Key Labour sources have slammed claims made by ex-union chief Len McCluskey, that Keir Starmer backtracked on a pledge to reinstate Jeremy Corbyn to the party.
McCluskey, who stepped down as the general secretary of Unite last month, wrote that Starmer “risks becoming fixed in the public’s mind as someone who can’t be trusted” in a recollection of private conversations he claimed he had with the Labour leader.
The ex union chief has used his memoir Always Red to give his account of an alleged backroom deal struck to readmit Corbyn, who was suspended for a statement he made in October 2020 following the Equality and Human Rights Commission (EHRC) report into antisemitism in the party during his leadership.
Sources close to Starmer issued strong denials of McCluskey’s account of the tense negotiations that took place over Corbyn’s suspension.
They claimed it was made clear to McCluskey, and others siding with Corbyn during the discussions, that unless he deleted his statement about the EHRC report from his Facebook page – which stated that claims of antisemitism in Labour had been “dramatically overstated” – sanctions would not be dropped.

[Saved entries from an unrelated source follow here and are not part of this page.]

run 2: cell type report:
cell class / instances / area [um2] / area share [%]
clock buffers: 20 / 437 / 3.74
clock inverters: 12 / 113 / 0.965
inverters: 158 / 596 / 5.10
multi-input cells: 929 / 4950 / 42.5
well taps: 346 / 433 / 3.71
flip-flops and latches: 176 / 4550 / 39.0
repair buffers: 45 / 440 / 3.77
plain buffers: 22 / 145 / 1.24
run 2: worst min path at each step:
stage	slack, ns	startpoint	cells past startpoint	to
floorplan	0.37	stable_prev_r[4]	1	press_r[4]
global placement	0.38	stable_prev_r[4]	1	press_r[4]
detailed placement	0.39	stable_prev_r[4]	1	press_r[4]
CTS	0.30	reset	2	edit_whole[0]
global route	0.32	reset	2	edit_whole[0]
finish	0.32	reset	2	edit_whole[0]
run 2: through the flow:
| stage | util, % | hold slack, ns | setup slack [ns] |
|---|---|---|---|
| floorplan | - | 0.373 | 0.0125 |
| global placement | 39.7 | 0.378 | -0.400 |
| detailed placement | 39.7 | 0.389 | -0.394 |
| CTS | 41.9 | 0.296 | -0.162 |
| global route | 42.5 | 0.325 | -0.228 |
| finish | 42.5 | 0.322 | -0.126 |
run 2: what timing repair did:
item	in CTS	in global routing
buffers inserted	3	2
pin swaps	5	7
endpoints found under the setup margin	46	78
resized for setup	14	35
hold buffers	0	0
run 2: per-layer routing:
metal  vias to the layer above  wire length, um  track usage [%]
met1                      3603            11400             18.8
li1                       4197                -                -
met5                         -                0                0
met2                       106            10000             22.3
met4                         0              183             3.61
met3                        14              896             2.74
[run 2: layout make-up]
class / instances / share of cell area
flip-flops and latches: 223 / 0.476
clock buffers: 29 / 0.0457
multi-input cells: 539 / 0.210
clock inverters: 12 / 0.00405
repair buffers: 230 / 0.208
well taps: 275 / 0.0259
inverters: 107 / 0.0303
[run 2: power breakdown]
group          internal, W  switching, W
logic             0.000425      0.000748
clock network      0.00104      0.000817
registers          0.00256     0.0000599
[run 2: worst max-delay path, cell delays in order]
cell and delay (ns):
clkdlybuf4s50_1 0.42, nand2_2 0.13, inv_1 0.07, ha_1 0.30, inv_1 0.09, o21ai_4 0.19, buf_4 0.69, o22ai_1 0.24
$ cat config.mk
export PLATFORM = sky130hd
export DESIGN_NAME = multi_tick_timer_flat
export DESIGN_NICKNAME = d
export VERILOG_FILES = /design/src/rtl/multi_tick_timer_if.sv /design/src/rtl/multi_tick_timer.sv /design/src/flat_wrapper.sv
export SDC_FILE = /design/constraint.sdc
export NUM_CORES = 1
export LEC_CHECK = 0
export CAP_MARGIN = 10
export CORE_MARGIN = 2
export CORE_UTILIZATION = 41
export DETAILED_ROUTE_END_ITERATION = 16
export PLACE_DENSITY = 0.62
export SYNTH_ARGS = -nofsm -noshare
export SYNTH_HDL_FRONTEND = slang
export SYNTH_SLANG_ARGS = --single-unit
$ cat constraint.sdc
create_clock -name clock -period 3.9 [get_ports clock]
set_input_delay 0.78 -clock clock [delete_from_list [all_inputs] [get_ports clock]]
set_output_delay 0.78 -clock clock [all_outputs]
set_load 0.05 [all_outputs]
$ cat src/rtl/multi_tick_timer_if.sv
// Control and tick bus for multi_tick_timer: run/channel configuration in, tick pulses and busy flags out.
// All outputs are registered single-cycle pulses (base_tick, ch_tick) or levels (ch_busy); no handshake back-pressure.
interface multi_tick_timer_if #(
  parameter int NUM_CH = 4,
  parameter int CNT_W  = 16
);
  logic                    enable;
  logic [NUM_CH-1:0]       ch_en;
  logic [NUM_CH-1:0]       ch_mode;
  logic [NUM_CH-1:0]       ch_start;
  logic [NUM_CH*CNT_W-1:0] ch_period;
  logic                    base_tick;
  logic [NUM_CH-1:0]       ch_tick;
  logic [NUM_CH-1:0]       ch_busy;

  modport master (
    output enable, ch_en, ch_mode, ch_start, ch_period,
    input  base_tick, ch_tick, ch_busy
  );

  modport slave (
    input  enable, ch_en, ch_mode, ch_start, ch_period,
    output base_tick, ch_tick, ch_busy
  );
endinterface

$ cat src/rtl/multi_tick_timer.sv
// Shared prescaler producing a base tick, plus NUM_CH channels dividing it by a
// programmable period in periodic or one-shot mode.
module multi_tick_timer #(
  parameter int PRESCALE = 25000,
  parameter int PRE_W    = 15,
  parameter int NUM_CH   = 4,
  parameter int CNT_W    = 16,
  parameter int RST_SYNC = 2
) (
  input  logic clock,
  input  logic reset,
  multi_tick_timer_if.slave bus
);

  localparam logic [PRE_W-1:0] PRE_LAST = PRE_W'(PRESCALE - 1);
  localparam logic [CNT_W-1:0] CNT_ONE  = CNT_W'(1);

  logic [RST_SYNC-1:0] r_rst_chain;
  logic [PRE_W-1:0]    r_pre;
  logic                r_base_tick;
  logic                w_run;
  logic                w_pw;
  logic [NUM_CH-1:0]   w_tick;
  logic [NUM_CH-1:0]   w_armed;

  // Nothing counts until the release chain has filled with ones.
  always_ff @(posedge clock or negedge reset) begin
    if (!reset) r_rst_chain <= '0;
    else        r_rst_chain <= (r_rst_chain << 1) | RST_SYNC'(1);
  end

  assign w_run = r_rst_chain[RST_SYNC-1] & bus.enable;
  assign w_pw  = w_run & (r_pre == PRE_LAST);

  always_ff @(posedge clock or negedge reset) begin
    if (!reset) begin
      r_pre       <= '0;
      r_base_tick <= 1'b0;
    end else begin
      r_base_tick <= w_pw;
      if (w_run) r_pre <= w_pw ? '0 : r_pre + 1'b1;
    end
  end

  for (genvar g = 0; g < NUM_CH; g++) begin : g_ch
    logic [CNT_W-1:0] w_period;
    logic             w_active;
    logic             w_expire;
    logic [CNT_W-1:0] r_cnt;
    logic             r_armed;
    logic             r_tick;

    assign w_period = bus.ch_period[g*CNT_W +: CNT_W];
    assign w_active = bus.ch_en[g] & (w_period != '0);
    // >= rather than == so a period lowered below the running count fires promptly.
    assign w_expire = (r_cnt >= (w_period - CNT_ONE));

    always_ff @(posedge clock or negedge reset) begin
      if (!reset) begin
        r_cnt   <= '0;
        r_armed <= 1'b0;
        r_tick  <= 1'b0;
      end else begin
        r_tick <= 1'b0;
        if (!w_active) begin
          r_cnt   <= '0;
          r_armed <= 1'b0;
        end else if (w_run) begin
          if (bus.ch_start[g]) begin
            // Start beats a coincident expiry: restart the count, stay armed.
            r_cnt   <= '0;
            r_armed <= bus.ch_mode[g];
          end else if (!bus.ch_mode[g]) begin
            r_armed <= 1'b0;
            if (w_pw) begin
              if (w_expire) begin
                r_cnt  <= '0;
                r_tick <= 1'b1;
              end else begin
                r_cnt <= r_cnt + 1'b1;
              end
            end
          end else if (r_armed && w_pw) begin
            if (w_expire) begin
              r_cnt   <= '0;
              r_tick  <= 1'b1;
              r_armed <= 1'b0;
            end else begin
              r_cnt <= r_cnt + 1'b1;
            end
          end
        end
      end
    end

    assign w_tick[g]  = r_tick;
    assign w_armed[g] = r_armed;
  end

  assign bus.base_tick = r_base_tick;
  assign bus.ch_tick   = w_tick;
  assign bus.ch_busy   = w_armed;

endmodule

$ cat src/flat_wrapper.sv
// flat-port wrapper written by rule: the top's interface ports become plain ports
module multi_tick_timer_flat 
#(
  parameter int PRESCALE = 25000,
  parameter int PRE_W    = 15,
  parameter int NUM_CH   = 4,
  parameter int CNT_W    = 16,
  parameter int RST_SYNC = 2
)
  (clock, reset, bus_enable, bus_ch_en, bus_ch_mode, bus_ch_start, bus_ch_period, bus_base_tick, bus_ch_tick, bus_ch_busy);
  multi_tick_timer_if #(.NUM_CH(NUM_CH), .CNT_W(CNT_W)) bus_i ();
  input  logic clock;
  input  logic reset;
  input wire logic [$bits(bus_i.enable)-1:0] bus_enable;
  input wire logic [$bits(bus_i.ch_en)-1:0] bus_ch_en;
  input wire logic [$bits(bus_i.ch_mode)-1:0] bus_ch_mode;
  input wire logic [$bits(bus_i.ch_start)-1:0] bus_ch_start;
  input wire logic [$bits(bus_i.ch_period)-1:0] bus_ch_period;
  output wire logic [$bits(bus_i.base_tick)-1:0] bus_base_tick;
  output wire logic [$bits(bus_i.ch_tick)-1:0] bus_ch_tick;
  output wire logic [$bits(bus_i.ch_busy)-1:0] bus_ch_busy;
  assign bus_i.enable = bus_enable;
  assign bus_i.ch_en = bus_ch_en;
  assign bus_i.ch_mode = bus_ch_mode;
  assign bus_i.ch_start = bus_ch_start;
  assign bus_i.ch_period = bus_ch_period;
  assign bus_base_tick = bus_i.base_tick;
  assign bus_ch_tick = bus_i.ch_tick;
  assign bus_ch_busy = bus_i.ch_busy;
  multi_tick_timer #(.PRESCALE(PRESCALE), .PRE_W(PRE_W), .NUM_CH(NUM_CH), .CNT_W(CNT_W), .RST_SYNC(RST_SYNC)) u_core (.clock(clock), .reset(reset), .bus(bus_i));
endmodule
---- Yosys cells after proc, flatten, opt, wreduce, memory -nomap -nowiden ----
Index checks and enable logic that the tools add are counted.
storage, ports and cells
  register bits ........................... 90
  bits of input ports ..................... 79
  output and inout port bits .............. 9
  word-level logic and storage cells ...... 148
operators by class
  $add $sub $neg .......................... 9
  order comparisons ....................... 4
  eq/ne operators ......................... 17
  mux-type cells .......................... 81
  bitwise logic cells ..................... 6
  reduce and logical (&&, ||, !) cells .... 16
operator list
  operator               number
  $mux 16                28
  $add 16x1->16 const B  4
  $ge 16x16->1           4
  $reduce_bool 16->1     4
  $sub 16x1->16 const B  4
  $mux 1                 52
  $ne 4x4->1 const B     8
  $reduce_and 3->1       8
  $ne 4x3->1 const B     4
  $add 15x1->15 const B  1
  $eq 15x15->1 const B   1
  $mux 15                1
  $ne 2x1->1 const B     4
  $and 1x1->1            6
  $logic_and 1x1->1      4

---- Longest topological paths before layout ----
Gate-level depths: netlist (run 1).
  word-level depth ........................ 8
  gate-level depth with buffers ........... 14
  depth with buffers taken out ............ 13

---- Least setup slack after synthesis (run 1) ----
OpenSTA, ideal clock, no wires.
  kind .................................... input-to-reg
  from .................................... input port bus_ch_period[3]
  to ...................................... register u_core.g_ch[0].r_cnt[13]
  setup time .............................. 0.069 ns
  data arrival time ....................... 4.388 ns
  data required time ...................... 3.831 ns
  path slack .............................. -0.557 ns
  stages .................................. 14
  buffers on the path ..................... 1
  cells stage by stage .................... or3_1 -> or4_1 -> nor4_1 -> nand2b_1 -> nor2_1 -> xnor2_1 -> ha_1 -> and2_1 -> a221o_1 -> a211o_1 -> or4_1 -> buf_2 -> or4_1 -> nand3_1
on the way
  cells in the longest elaborated chain, start to end .. 8
  elaborated cells on any way between the ends .. 15
  classes of those cells .................. add/sub: 1; order compare: 1; eq/ne: 3; mux: 7; bitwise: 1; reduce/logical: 2
RTL lines
  element                     RTL line                                        text
  start: declaration          flat_wrapper.sv:18                              input wire logic [$bits(bus_i.ch_period)-1:0] bus_ch_period;
  $sub 16x1->16               multi_tick_timer.sv:56                          assign w_expire = (r_cnt >= (w_period - CNT_ONE));
  $ge 16x16->1                multi_tick_timer.sv:56
  $mux 16                     multi_tick_timer.sv:76, multi_tick_timer.sv:84
  $mux 16 (on tied branches)  multi_tick_timer.sv:75, multi_tick_timer.sv:83
  $mux 16                     multi_tick_timer.sv:73                          end else if (!bus.ch_mode[g]) begin
  $mux 16                     multi_tick_timer.sv:69                          if (bus.ch_start[g]) begin
  $mux 16                     multi_tick_timer.sv:68                          end else if (w_run) begin
  $mux 16                     multi_tick_timer.sv:65                          if (!w_active) begin
  end signal: assignment      multi_tick_timer.sv:80                          r_cnt <= r_cnt + 1'b1;
  end signal: assignment      multi_tick_timer.sv:89                          r_cnt <= r_cnt + 1'b1;
  end: declaration            multi_tick_timer.sv:49                          logic [CNT_W-1:0] r_cnt;
Parallel ways exist; a longest one is shown, timed or not. The select of a mux whose other input is x is not followed.
A chain may end at the register's enable or synchronous reset.

---- Worst setup path in the final report (run 1) ----
  from .................................... input port bus_ch_period[3]
  to ...................................... register u_core.g_ch[0].r_cnt[5]
Same word-level chain as after synthesis.

==> results of run 1 <==
[worst max-delay path by stage]
stage / from / slack (ns) / endpoint
6_report: bus_ch_period[3] / -0.31 / u_core.g_ch[0].r_cnt[5]$_DFFE_PN0P_
5_1_grt: bus_ch_period[3] / -0.43 / u_core.g_ch[0].r_cnt[5]$_DFFE_PN0P_
4_1_cts: bus_ch_period[3] / -0.29 / u_core.g_ch[0].r_cnt[13]$_DFFE_PN0P_
3_5_place_dp: bus_ch_period[2] / -1.14 / u_core.g_ch[0].r_cnt[13]$_DFFE_PN0P_
3_3_place_gp: bus_ch_period[2] / -1.07 / u_core.g_ch[0].r_cnt[13]$_DFFE_PN0P_
2_1_floorplan: bus_ch_period[2] / -0.45 / u_core.g_ch[0].r_cnt[13]$_DFFE_PN0P_
[layer usage]
layer | part of all wire [%] | GRT usage (%) | vias up
li1 | - | - | 3606
met1 | 47 | 27.5 | 3359
met2 | 48 | 35.2 | 143
met3 | 3.5 | 2.49 | 18
met4 | 1.1 | 5.27 | 0
met5 | 0 | 0 | -
[report_power, final]
group          internal (µW)  switching, µW  leakage (µW)
sequential               963           37.2       0.00124
combinational            243            217       0.00308
clock                    566            382      0.000149
total                   1770            636       0.00447
[through the flow]
stage,cells,hold slack [ns]
floorplan,855,0.331
global placement,1260,0.333
detailed placement,1260,0.341
CTS,1288,0.356
global route,1295,0.365
finish,1295,0.356
[registers in the layout, indices dropped and copies added (netlist names)]
signal and flops:
u_core.g_ch.r_tick 4, u_core.bus.base_tick 1, u_core.r_pre 15, u_core.g_ch.r_cnt 64, u_core.r_rst_chain 2, u_core.g_ch.r_armed 4
[cell usage in the layout (no fill, tap or decap), types with 8 or more instances in the layout]
| cell type | count |
|---|---|
| or4_4 | 10 |
| xnor2_1 | 42 |
| a22o_1 | 32 |
| buf_6 | 13 |
| nand2_1 | 83 |
| nor2b_1 | 19 |
| and3_1 | 18 |
| nor3_1 | 38 |
| clkbuf_16 | 9 |
| o31ai_1 | 14 |
| inv_1 | 23 |
| o21ai_0 | 31 |
| dfrtp_1 | 90 |
| a21oi_1 | 18 |
| or3_1 | 13 |
| clkdlybuf4s50_1 | 68 |
| nor2_1 | 64 |
| and4_1 | 8 |
| buf_4 | 125 |
| nand2b_1 | 10 |
| o21ai_1 | 10 |
| ha_1 | 72 |
| nand3_1 | 46 |
| nor4_1 | 16 |
| xor2_1 | 22 |
| dlymetal6s2s_1 | 8 |
| nand4_1 | 22 |
[logic make-up after synthesis]
group | share of synthesized area, %
multiplexers | 0.578
AO/OA/AOI/OAI | 15.5
flip-flops | 30.6
other | 0.0510
XOR/XNOR | 7.74
adder cells (fa/ha/maj) | 12.4
buffers and inverters | 3.06
AND/OR/NAND/NOR | 30.0
[area by class of cell]
| class | instances | share of cell area [%] |
|---|---|---|
| flip-flops and latches | 90 | 22.5 |
| well taps | 225 | 2.81 |
| clock inverters | 7 | 0.998 |
| multi-input cells | 719 | 51.5 |
| clock buffers | 9 | 2.25 |
| repair buffers | 220 | 19.1 |
| inverters | 25 | 0.936 |
[what timing repair did]
item	4_1_cts	5_1_grt
setup buffers	8	7
cloned	4	1
resized for setup	64	52
pin swaps	37	30
endpoints found under the setup margin	52	67
==> run_results.csv, run 1 <==
group,metric,value,unit
place,dpl_cell_area,9300,µm²
cells_and_area,final_util,57.6,%
floorplanning,die_y,138,µm
timing,setup_viol,15,
yosys,synthArstFlopShare,100,%
cts,cts_buffer_depth,2,
yosys,ys_seq_elements,90,
setup_path,path_class,"in2reg",
setup_path,startpoint_type,"primary input",
yosys,synthFlopType,"dfrtp_1",
place,gp_congestion,0.833,
setup_path,crit_chain,"buf_6 -> or3_4 -> or4_4 -> nor4_4 -> nand2b_1 -> nor2_2 -> xnor2_2 -> ha_1 -> and2_4 -> a221o_1 -> a211o_1 -> or4_4 -> buf_6 -> or4_4 -> nand2_1",
yosys,synthMostInstantiatedCell,"dfrtp_1",
route,first_pass_iters,4,
min_path,worstHoldPathType,"reg2reg",
timing,min_period_over_period,108,%
cts,cts.root.buffer_cell,"clkbuf_16",
outcome,violations,"negative setup slack",
cells_and_area,diodes,0,
cts,cts_tree,"yes",
min_path,hp-start,"u_core.r_rst_chain[0]$_DFF_PN0_",
setup_path,cp_common_cell,"or4_4",
cells_and_area,multi_input_area,5170,µm²
timing,max_slew_margin,32.4,%
setup_path,timing.rr.end,"u_core.g_ch[0].r_cnt[5]$_DFFE_PN0P_",
power_and_ir_drop,power.density,240,nW/µm²
setup_path,cp_data_required_time,4.17,ns
cells_and_area,seqCellArea,2250,µm²
place,numPortBuffers,87,
yosys,synth-edff-count,0,
cts,cts.sinks,90,
setup_path,crit_family,"simple AND/OR/NAND/NOR gates",
yosys,synthesis.area,7360,µm²
floorplanning,initial_core_util,42.2,%
setup_path,r2r_start,"u_core.g_ch[0].r_cnt[0]$_DFFE_PN0P_",
route,drt_iter0_drc,516,
power_and_ir_drop,total_power,2410,µW
timing,tightest_slew,1.01,ns
yosys,synth.yosys.seq_area_share,30.6,%
floorplanning,die_area,19000,µm²
floorplanning,ios,88,
timing,fmax,238,MHz
route,drcViolationCount,0,
floorplanning,die_w,138,µm
cts,cts_buffers,9,
power_and_ir_drop,ir_drop,0.000198,V
setup_path,worstPathArrival,4.48,ns
power_and_ir_drop,p_leak,0.00447,µW
setup_path,cp.depth,15,
setup_path,cp_slowest_cell,"or4_4",
setup_path,end_kind,"flip-flop",
yosys,yosys_warnings,0,
place,dpl.hpwl,14.2,mm
yosys,syn_inst,855,
min_path,holdPathStages,0,
route,wirelength,19.2,mm
timing,finalWorstSetupSlack,-0.310,ns
job,drv_cap,0,
min_path,whs_endpoint,"u_core.r_rst_chain[1]$_DFF_PN0_",
timing,rsz0062_at_grt,"yes",
grt,antenna_found_initial,0,
timing,setup_tns,-2.37,ns
timing,final-hold-violation-count,0,
floorplanning,core,17400,µm²
grt,grt_pass1_vias,6904,
setup_path,rr_worst_depth,10,
grt,grt_first_pass_wirelength,31.6,mm
floorplanning,row_count,48,
cells_and_area,nFillCells,1645,
route,vias,7126,
cells_and_area,fin_area,10000,µm²
outcome,status,"finished, violations left",
route,ant_nets,0,
grt,grt_max_degree,79,
place,post-place-ws,-1.14,ns
timing,maxSlewViolCount,0,
setup_path,crit_fanout,4,
timing,timing.final.crit_period,4.21,ns
timing,finClkSkew,0.00748,ns
route,viasPerCell,5.50,
cts,ctsHoldBuffers,0,
route,wl_per_cell,14.8,µm
yosys,synth_cell_types,71,
yosys,synth_top_area_share,30.6,%
yosys,synthTopCellsByArea,"dfrtp_1, ha_1, xnor2_1",
yosys,syn_area_per_cell,8.61,µm²
cells_and_area,finalNetCount,1217,
yosys,netlist_top_cells_count,"dfrtp_1, nand2_1, ha_1",
cells_and_area,drive_gt1_share,20.5,%
cts,clk_transition_reported_paths,0.06,ns
grt,grt_overflow,0,
setup_path,cp.buffers_inverters,2,
grt,grt_use_total,20.5,%
cells_and_area,syn2layout_area_growth,36.3,%
setup_path,slowest_delay,0.53,ns
yosys,synth_top_area_cell,"dfrtp_1",
cts,cts_max_level,3,
cts,clk_latency,0.34,ns
yosys,synth_nets,1007,
setup_path,rrSetupSlack,1.11,ns
(Power assumes the default switching activity.)
==> run 2: changes to the inputs <==
--- a/config.mk
+++ b/config.mk
@@ -5,7 +5,6 @@
 export SDC_FILE = /design/constraint.sdc
 export NUM_CORES = 1
 export LEC_CHECK = 0
-export CAP_MARGIN = 10
 export CORE_MARGIN = 2
 export CORE_UTILIZATION = 41
 export DETAILED_ROUTE_END_ITERATION = 16
==> results of run 2 <==
The final DEF is identical to that of run 1; final timing and power are the same.
==> run 3: changes to the inputs <==
--- a/config.mk
+++ b/config.mk
@@ -5,10 +5,12 @@
 export SDC_FILE = /design/constraint.sdc
 export NUM_CORES = 1
 export LEC_CHECK = 0
+export CELL_PAD_IN_SITES_DETAIL_PLACEMENT = 1
+export CELL_PAD_IN_SITES_GLOBAL_PLACEMENT = 1
 export CORE_MARGIN = 2
 export CORE_UTILIZATION = 41
 export DETAILED_ROUTE_END_ITERATION = 16
-export PLACE_DENSITY = 0.62
+export PLACE_DENSITY = 0.78
 export SYNTH_ARGS = -nofsm -noshare
 export SYNTH_HDL_FRONTEND = slang
 export SYNTH_SLANG_ARGS = --single-unit
==> run_results.csv, run 3 (synthesis gave the netlist of run 1 again) <==
group,metric,value,unit
outcome,status,"finished, violations left",
outcome,violations,"negative setup slack",
grt,grt_max_degree,91,
cts,cts_buffer_depth,2,
cts,ctsHoldBuffers,0,
cells_and_area,drive_gt1_share,23.9,%
cells_and_area,fin_area,10400,µm²
setup_path,crit_fanout,4,
cells_and_area,diodes,0,
cells_and_area,largest_reg_flops,64,
power_and_ir_drop,total_power,2560,µW
min_path,hp-start,"u_core.r_rst_chain[0]$_DFF_PN0_",
cts,cts.sinks,90,
job,drv_cap,0,
timing,maxSlewViolCount,0,
floorplanning,row_count,48,
setup_path,r2r_start,"u_core.g_ch[0].r_cnt[6]$_DFFE_PN0P_",
floorplanning,ios,88,
floorplanning,die_w,138,µm
min_path,worstHoldPathType,"reg2reg",
cts,cts.root.buffer_cell,"clkbuf_16",
place,dpl.cell_count,1260,
place,gp_congestion,0.787,
route,drcViolationCount,0,
setup_path,worstPathArrival,4.69,ns
timing,fmax,227,MHz
power_and_ir_drop,power.density,247,nW/µm²
cts,clk_transition_reported_paths,0.07,ns
grt,grt_first_pass_wirelength,37.8,mm
timing,final-hold-violation-count,0,
cts,cts_buffers,9,
route,wirelength,24.5,mm
timing,timing.final.crit_period,4.40,ns
cts,clk_latency,0.35,ns
place,dpl.hpwl,16.7,mm
setup_path,end_kind,"flip-flop",
route,viasPerCell,5.83,
timing,min_period_over_period,113,%
route,first_pass_iters,6,
grt,grt_overflow,0,
floorplanning,initial_core_util,42.2,%
floorplanning,core,17400,µm²
grt,antenna_found_initial,0,
cells_and_area,finalNetCount,1225,
setup_path,cp_data_required_time,4.19,ns
place,dpl_cell_area,9310,µm²
timing,rsz0062_at_grt,"yes",
min_path,holdPathStages,0,
route,wl_per_cell,18.8,µm
timing,finalWorstSetupSlack,-0.502,ns
setup_path,rr_worst_depth,7,
cells_and_area,mostFrequentLayoutCell,"buf_4",
route,vias,7593,
floorplanning,die_y,138,µm
timing,hold_ws,0.353,ns
timing,finClkSkew,0.00892,ns
cells_and_area,syn2layout_area_growth,41.0,%
timing,setup_viol,16,
cells_and_area,reg_top3,"u_core.g_ch.r_cnt (64), u_core.r_pre (15)",
grt,grt_use_total,25.0,%
grt,grt_pass1_vias,7792,
cts,cts_max_level,3,
place,numPortBuffers,87,
timing,tightest_slew,0.576,ns
setup_path,rrSetupSlack,0.97,ns
cells_and_area,final_cell_mix,"buf_4, dfrtp_1, nand2_1, ha_1, clkdlybuf4s50_1",
route,drt_iter0_drc,422,
route,ant_nets,0,
cells_and_area,largest_register,"u_core.g_ch.r_cnt",
power_and_ir_drop,ir_drop,0.000239,V
setup_path,timing.rr.end,"u_core.g_ch[0].r_cnt[13]$_DFFE_PN0P_",
floorplanning,die_area,19000,µm²
setup_path,startpoint_type,"primary input",
min_path,whs_endpoint,"u_core.r_rst_chain[1]$_DFF_PN0_",
cells_and_area,finalNonFillerCells,1303,
power_and_ir_drop,p_leak,0.00461,µW
cts,cts_tree,"yes",
setup_path,path_class,"in2reg",
timing,max_slew_margin,61.1,%
-- run 3: cell types whose count changed in the layout (fill, tap and decap cells not counted), sizes merged --
cell and delta:
buf +8, bufinv +1, clkbuf +4, clkdlybuf4s15 -1, clkdlybuf4s50 -1, clkinvlp -2, dlygate4sd2 -3, dlymetal6s2s +4
inv -2
-- run 3: critical path, stage by stage --
cell and delay (ns):
buf_6 0.10, or3_4 0.38, or4_4 0.54, nor4_4 0.19
nand2b_1 0.14, nor2_1 0.13, xnor2_1 0.14, ha_1 0.28
and2_4 0.17, a221o_1 0.33, a211o_1 0.33, or4_4 0.57
or4_1 0.49, nand3_1 0.10
-- run 3: through the flow --
step | utilization (%) | setup slack (ns) | setup TNS [ns]
after detailed placement | 53.5 | -1.22 | -45.17
after floorplan | - | -0.449 | -6.20
after global placement | 53.5 | -1.04 | -38.01
after CTS | 57.1 | -0.418 | -4.60
after global routing | 59.6 | -0.564 | -7.03
final | 59.6 | -0.502 | -5.58
-- run 3: cell type report --
class / count / area, µm²
clock buffer: 12 / 256
timing repair buffer: 228 / 2010
inverter: 25 / 93.8
multi-input combinational: 719 / 5380
clock inverter: 4 / 97.6
tap: 225 / 282
fill: 1978 / 7040
sequential: 90 / 2250
-- run 3: timing repair --
action / 4_1_cts / 5_1_grt
setup buffers: 11 / 10
gates resized for setup: 89 / 81
pin swaps: 48 / 32
endpoints found under the setup margin: 54 / 71
cloned: 3 / 3
-- run 3: power by group --
part / internal (µW) / switching, µW
logic: 254 / 250
registers: 963 / 41.6
clock network: 662 / 389
total: 1880 / 681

“Len cannot acknowledge that even he could not get Jeremy to apologise or retract his original statement,” one senior figure told the Guardian.
McCluskey claimed Starmer had agree to readmit Corbyn after a new statement as issued.
He claimed that the MP Jon Trickett and Starmer’s senior adviser, Simon Fletcher, had worked up a draft statement.
McSweeney claimed he was representing Starmer’s view during the discussions – and that if a suitable form of words could be agreed with the statement, the Labour leader would accept Corbyn’s full return to the party.
But while Labour’s NEC restored Corbyn’s party membership, he has not had the whip restored.
McCluskey says in a subsequent phone call with Starmer the Labour leader told him he was “beyond angry with Jeremy.”
He suggested Starmer had himself breached the recommendations of the EHRC report by becoming personally involved in Corbyn’s suspension – despite the reports call for an end to political interference over disciplinary decisons.
But Labour’s sources insist their legal boss gave the general secretary, David Evans, his view that the EHRC’s conclusions meant Corbyn had to be suspended and that Evans agreed.
Starmer was in the room at the time, the Gurdian reports.
“Keir could not have ordered the suspension. He had been briefed multiple times by the EHRC about the implications of this report – he took it extremely seriously,” one senior aide told the newspaper.